A lump on her throat.
Ever since he lost his wife, he palpated the thyroid glands of all his patients.
In her Dharma talk entitled “Living a Full Life,” Natalie Goldberg described her reaction to her diagnosis of Chronic Lymphocytic Leukemia Cancer:
“When I found out I had cancer…I went through incredible rage. I almost burnt up the city. I could have lifted semi’s and thrown them. The rage was so huge. But that’s not all. The fear. That one amazed me. I know rage. Fear, I realized that we all carry fear all the time, but it never came out in the way it came out. I was off the chart terrified. Out of control terrified. Tremendous sadness. I was so sunken away there was no self. There was nothing. I was destroyed.”

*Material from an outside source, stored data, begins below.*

$ cat src/rtl/register_file_mp.sv
// register_file_mp: NRD registered read ports, NWR write ports, register 0 hardwired to zero,
// plus an issue scoreboard for RAW hazard detection.
// Macro RF_BYPASS_EN: defined -> write-first reads; undefined -> read-first reads.
module register_file_mp
    import rf_pkg::*;
#(
    parameter int AWIDTH = RF_AWIDTH,
    parameter int DWIDTH = RF_DWIDTH,
    parameter int NRD    = RF_NRD,
    parameter int NWR    = RF_NWR
) (
    input  logic              r_clk,
    input  logic              r_rst,
    register_file_mp_if.slave bus
);
    localparam int DEPTH = 2 ** AWIDTH;
    localparam logic [AWIDTH-1:0] ZERO_ADDR = AWIDTH'(REG_ZERO);

    logic [AWIDTH-1:0] waddr   [NWR];
    logic [DWIDTH-1:0] wdata   [NWR];
    logic [DWIDTH-1:0] mem_reg [DEPTH];

    genvar gi;
    generate
        for (gi = 0; gi < NWR; gi++) begin : g_wr
            assign waddr[gi] = bus.r_addr_rd[slice_lo(gi, AWIDTH) +: AWIDTH];
            assign wdata[gi] = bus.r_data_rd[slice_lo(gi, DWIDTH) +: DWIDTH];
        end
    endgenerate

    // Array update: ports applied in ascending order so the highest index wins; entry 0 is never written.
    always_ff @(posedge r_clk or negedge r_rst) begin
        if (!r_rst) begin
            for (int i = 0; i < DEPTH; i++) begin
                mem_reg[i] <= '0;
            end
        end else begin
            for (int j = 0; j < NWR; j++) begin
                if (bus.r_we[j] && waddr[j] != ZERO_ADDR) begin
                    mem_reg[waddr[j]] <= wdata[j];
                end
            end
        end
    end

    generate
        for (gi = 0; gi < NRD; gi++) begin : g_rd
            logic [AWIDTH-1:0] raddr;
            logic [DWIDTH-1:0] rd_next;
            logic [DWIDTH-1:0] rd_reg;

            assign raddr = bus.r_addr_rs[slice_lo(gi, AWIDTH) +: AWIDTH];

            // Value captured by this read port at the next edge (hold when not enabled).
            always_comb begin
                rd_next = rd_reg;
                if (bus.r_read_reg[gi]) begin
                    rd_next = mem_reg[raddr];
`ifdef RF_BYPASS_EN
                    for (int j = 0; j < NWR; j++) begin
                        if (bus.r_we[j] && waddr[j] == raddr) begin
                            rd_next = wdata[j];
                        end
                    end
`endif
                    if (raddr == ZERO_ADDR) begin
                        rd_next = '0;
                    end
                end
            end

            // Registered read output.
            always_ff @(posedge r_clk or negedge r_rst) begin
                if (!r_rst) begin
                    rd_reg <= '0;
                end else begin
                    rd_reg <= rd_next;
                end
            end

            assign bus.r_data_out_rs[slice_lo(gi, DWIDTH) +: DWIDTH] = rd_reg;
        end
    endgenerate

    rf_scoreboard #(
        .AWIDTH (AWIDTH),
        .NRD    (NRD),
        .NWR    (NWR)
    ) u_scoreboard (
        .r_clk      (r_clk),
        .r_rst      (r_rst),
        .issue      (bus.r_issue),
        .issue_addr (bus.r_issue_addr),
        .we         (bus.r_we),
        .addr_rd    (bus.r_addr_rd),
        .addr_rs    (bus.r_addr_rs),
        .busy_rs    (bus.r_busy_rs)
    );

endmodule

At the time of my doctor’s appointment I’d just had my third baby. Unlike Natalie Goldberg, when they told me it was cancer, I wasn’t afraid or angry or even sad. I wasn’t anything.
I was entirely numb.
Looking back on it—on all the times they stuck mirrors down my throat, on the surgeon describing to me how they were going to take out these muscles and that part of the larynx and how they were going to make an incision all the way across my clavicle so that they could reach everything—I wonder how in the world I did it, how in the world I got through.
In her talk Goldberg addressed living a full life even when your world falls apart.
“Whatever comes up, [in life] you have to face it,” she said.
Then she told a story.
“Collette, the great French writer…was married to a Jew and during World War II they took him. She was freaked out that her husband…heading towards Auschwitz and they said, ‘We’ll do everything we can to get him back,’ but they didn’t have a lot of power. So she went home and sat by the door waiting for him, day after day, and as she waited for him she wrote, and what did she write? She wrote Gigi. A wonderful story about a young girl.”
I didn’t have time to get or angry or to even feel depressed. I went home and did what I had to do—I lived my life and took care of my children. They were my “Gigi.”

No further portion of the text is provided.